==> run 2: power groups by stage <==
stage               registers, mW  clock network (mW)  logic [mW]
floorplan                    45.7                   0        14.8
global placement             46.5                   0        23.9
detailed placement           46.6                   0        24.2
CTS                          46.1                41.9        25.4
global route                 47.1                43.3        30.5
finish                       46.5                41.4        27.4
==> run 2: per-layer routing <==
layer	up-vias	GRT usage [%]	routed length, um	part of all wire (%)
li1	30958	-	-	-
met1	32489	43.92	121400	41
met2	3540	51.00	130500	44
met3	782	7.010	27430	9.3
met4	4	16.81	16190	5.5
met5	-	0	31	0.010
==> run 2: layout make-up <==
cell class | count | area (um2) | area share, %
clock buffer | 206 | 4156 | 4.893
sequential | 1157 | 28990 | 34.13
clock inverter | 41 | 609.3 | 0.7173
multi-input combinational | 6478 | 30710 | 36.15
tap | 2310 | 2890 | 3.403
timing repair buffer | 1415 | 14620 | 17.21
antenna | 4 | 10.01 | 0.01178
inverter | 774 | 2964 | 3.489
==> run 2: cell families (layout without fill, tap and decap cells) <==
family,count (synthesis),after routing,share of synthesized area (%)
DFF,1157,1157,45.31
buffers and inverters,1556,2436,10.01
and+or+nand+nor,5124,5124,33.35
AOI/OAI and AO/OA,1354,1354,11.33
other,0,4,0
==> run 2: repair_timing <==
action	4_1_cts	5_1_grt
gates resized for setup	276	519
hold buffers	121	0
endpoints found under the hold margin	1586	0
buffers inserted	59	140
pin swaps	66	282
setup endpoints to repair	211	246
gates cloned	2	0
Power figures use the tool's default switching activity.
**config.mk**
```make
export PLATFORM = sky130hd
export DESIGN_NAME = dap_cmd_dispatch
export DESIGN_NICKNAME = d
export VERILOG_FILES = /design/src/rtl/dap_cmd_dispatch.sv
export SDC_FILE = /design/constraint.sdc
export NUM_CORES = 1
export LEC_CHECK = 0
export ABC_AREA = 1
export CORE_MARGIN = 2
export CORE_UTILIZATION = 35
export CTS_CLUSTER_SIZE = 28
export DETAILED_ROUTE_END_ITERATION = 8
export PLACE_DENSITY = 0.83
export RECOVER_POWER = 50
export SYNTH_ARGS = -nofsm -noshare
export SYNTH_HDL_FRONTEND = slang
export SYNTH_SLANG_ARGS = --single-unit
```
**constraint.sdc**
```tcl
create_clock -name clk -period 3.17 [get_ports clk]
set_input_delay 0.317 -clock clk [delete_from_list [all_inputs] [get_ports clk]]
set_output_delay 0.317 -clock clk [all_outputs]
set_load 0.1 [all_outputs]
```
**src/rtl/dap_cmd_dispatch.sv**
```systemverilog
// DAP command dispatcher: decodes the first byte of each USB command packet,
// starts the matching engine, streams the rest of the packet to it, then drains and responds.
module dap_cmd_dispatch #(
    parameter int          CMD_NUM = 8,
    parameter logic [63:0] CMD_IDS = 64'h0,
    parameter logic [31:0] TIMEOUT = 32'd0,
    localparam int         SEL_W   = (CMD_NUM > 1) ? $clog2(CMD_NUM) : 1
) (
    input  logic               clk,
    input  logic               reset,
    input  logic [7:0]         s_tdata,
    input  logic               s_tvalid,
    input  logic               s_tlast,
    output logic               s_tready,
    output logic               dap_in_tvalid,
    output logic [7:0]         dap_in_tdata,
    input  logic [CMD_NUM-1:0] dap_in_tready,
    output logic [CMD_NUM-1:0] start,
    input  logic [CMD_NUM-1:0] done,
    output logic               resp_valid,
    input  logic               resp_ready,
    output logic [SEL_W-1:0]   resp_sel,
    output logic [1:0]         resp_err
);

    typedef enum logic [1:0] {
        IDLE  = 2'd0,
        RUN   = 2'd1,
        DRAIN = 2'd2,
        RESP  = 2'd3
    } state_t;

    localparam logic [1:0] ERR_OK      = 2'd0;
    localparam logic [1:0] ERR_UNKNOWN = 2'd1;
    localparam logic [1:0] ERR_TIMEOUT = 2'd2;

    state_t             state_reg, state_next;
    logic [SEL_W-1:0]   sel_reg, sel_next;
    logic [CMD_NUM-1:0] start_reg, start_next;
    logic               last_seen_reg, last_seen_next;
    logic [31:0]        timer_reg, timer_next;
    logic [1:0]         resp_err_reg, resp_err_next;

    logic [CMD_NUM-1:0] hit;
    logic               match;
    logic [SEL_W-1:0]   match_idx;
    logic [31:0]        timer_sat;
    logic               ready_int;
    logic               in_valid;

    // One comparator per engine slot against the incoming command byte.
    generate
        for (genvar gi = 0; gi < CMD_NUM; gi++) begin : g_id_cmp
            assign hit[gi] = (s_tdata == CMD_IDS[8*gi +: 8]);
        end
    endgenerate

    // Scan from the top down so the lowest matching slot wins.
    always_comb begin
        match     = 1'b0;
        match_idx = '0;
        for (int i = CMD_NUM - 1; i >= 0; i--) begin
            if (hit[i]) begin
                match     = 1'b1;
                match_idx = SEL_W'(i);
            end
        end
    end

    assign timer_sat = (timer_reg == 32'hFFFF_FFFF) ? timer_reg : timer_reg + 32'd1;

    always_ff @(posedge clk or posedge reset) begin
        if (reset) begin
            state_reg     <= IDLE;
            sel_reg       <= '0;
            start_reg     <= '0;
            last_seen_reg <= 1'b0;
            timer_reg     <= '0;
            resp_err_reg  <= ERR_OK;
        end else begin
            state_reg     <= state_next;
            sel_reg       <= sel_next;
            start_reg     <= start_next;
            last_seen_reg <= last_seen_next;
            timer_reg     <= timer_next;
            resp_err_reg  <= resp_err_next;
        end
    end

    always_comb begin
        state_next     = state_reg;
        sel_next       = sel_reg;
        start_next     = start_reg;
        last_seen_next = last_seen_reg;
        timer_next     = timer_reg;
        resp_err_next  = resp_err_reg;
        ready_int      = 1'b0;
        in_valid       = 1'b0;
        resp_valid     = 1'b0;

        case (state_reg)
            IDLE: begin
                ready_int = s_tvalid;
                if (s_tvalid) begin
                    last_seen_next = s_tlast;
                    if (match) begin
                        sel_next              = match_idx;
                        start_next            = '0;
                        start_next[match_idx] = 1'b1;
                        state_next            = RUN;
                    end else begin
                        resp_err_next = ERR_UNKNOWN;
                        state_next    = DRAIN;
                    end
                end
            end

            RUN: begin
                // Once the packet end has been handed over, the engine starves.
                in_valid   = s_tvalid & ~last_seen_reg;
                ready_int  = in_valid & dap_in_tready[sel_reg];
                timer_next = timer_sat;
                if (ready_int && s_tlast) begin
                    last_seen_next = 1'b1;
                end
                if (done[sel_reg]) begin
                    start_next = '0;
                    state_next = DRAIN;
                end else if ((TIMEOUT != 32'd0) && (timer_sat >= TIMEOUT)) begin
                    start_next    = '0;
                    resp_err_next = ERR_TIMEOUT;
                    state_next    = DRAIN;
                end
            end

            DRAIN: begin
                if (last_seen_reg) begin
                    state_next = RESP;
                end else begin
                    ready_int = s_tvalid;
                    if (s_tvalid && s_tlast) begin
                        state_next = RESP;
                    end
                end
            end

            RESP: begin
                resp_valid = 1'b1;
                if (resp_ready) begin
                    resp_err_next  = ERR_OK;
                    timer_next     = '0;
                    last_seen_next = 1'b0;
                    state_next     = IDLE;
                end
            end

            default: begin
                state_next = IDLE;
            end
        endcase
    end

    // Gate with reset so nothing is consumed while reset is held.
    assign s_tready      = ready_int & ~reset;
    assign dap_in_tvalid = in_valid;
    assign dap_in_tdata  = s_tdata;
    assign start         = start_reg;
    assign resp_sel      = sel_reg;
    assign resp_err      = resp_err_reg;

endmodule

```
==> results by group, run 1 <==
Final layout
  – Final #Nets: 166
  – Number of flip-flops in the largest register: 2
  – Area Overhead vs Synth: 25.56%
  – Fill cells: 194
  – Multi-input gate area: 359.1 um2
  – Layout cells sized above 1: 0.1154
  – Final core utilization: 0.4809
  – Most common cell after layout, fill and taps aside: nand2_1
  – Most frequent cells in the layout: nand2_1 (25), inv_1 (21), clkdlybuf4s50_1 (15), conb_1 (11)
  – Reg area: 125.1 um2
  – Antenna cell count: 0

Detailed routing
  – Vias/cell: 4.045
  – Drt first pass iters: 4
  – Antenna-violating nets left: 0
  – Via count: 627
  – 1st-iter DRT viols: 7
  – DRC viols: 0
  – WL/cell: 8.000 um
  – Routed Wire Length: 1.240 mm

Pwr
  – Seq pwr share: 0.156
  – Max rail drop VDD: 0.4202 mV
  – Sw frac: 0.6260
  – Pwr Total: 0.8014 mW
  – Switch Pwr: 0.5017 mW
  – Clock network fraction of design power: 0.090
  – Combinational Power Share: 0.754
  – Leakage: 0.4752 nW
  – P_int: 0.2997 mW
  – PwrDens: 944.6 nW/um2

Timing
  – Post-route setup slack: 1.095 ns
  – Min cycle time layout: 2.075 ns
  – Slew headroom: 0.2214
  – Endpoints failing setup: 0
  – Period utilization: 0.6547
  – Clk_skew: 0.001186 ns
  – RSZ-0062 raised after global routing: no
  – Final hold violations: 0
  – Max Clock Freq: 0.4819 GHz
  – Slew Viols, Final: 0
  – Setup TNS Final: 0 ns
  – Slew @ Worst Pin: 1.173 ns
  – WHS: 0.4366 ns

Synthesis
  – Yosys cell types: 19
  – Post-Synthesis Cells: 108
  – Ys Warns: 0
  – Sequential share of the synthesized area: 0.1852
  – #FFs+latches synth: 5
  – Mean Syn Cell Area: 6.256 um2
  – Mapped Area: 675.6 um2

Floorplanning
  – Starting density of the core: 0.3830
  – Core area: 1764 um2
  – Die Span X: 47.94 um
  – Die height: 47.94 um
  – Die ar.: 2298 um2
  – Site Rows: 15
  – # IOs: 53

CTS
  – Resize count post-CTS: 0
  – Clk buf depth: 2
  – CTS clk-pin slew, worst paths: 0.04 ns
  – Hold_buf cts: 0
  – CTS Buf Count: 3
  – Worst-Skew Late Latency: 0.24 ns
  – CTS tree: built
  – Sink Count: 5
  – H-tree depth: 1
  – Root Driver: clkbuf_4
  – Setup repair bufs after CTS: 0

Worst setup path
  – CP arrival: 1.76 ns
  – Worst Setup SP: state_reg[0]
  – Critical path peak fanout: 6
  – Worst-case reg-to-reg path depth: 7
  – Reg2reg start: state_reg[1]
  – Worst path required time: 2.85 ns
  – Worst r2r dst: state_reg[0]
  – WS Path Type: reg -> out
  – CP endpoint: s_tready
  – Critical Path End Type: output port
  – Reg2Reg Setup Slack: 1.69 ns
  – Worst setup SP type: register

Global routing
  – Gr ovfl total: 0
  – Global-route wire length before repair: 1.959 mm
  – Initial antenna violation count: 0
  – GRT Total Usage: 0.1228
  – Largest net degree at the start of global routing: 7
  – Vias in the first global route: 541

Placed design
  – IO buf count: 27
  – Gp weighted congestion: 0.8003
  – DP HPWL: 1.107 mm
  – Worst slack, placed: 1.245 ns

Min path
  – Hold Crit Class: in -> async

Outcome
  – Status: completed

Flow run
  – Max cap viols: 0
========
» **The task**
Each line of the records that contains the string "layer" must be copied.

» **Output for this task**
==> run 2: per-layer routing <==
layer	up-vias	GRT usage [%]	routed length, um	part of all wire (%)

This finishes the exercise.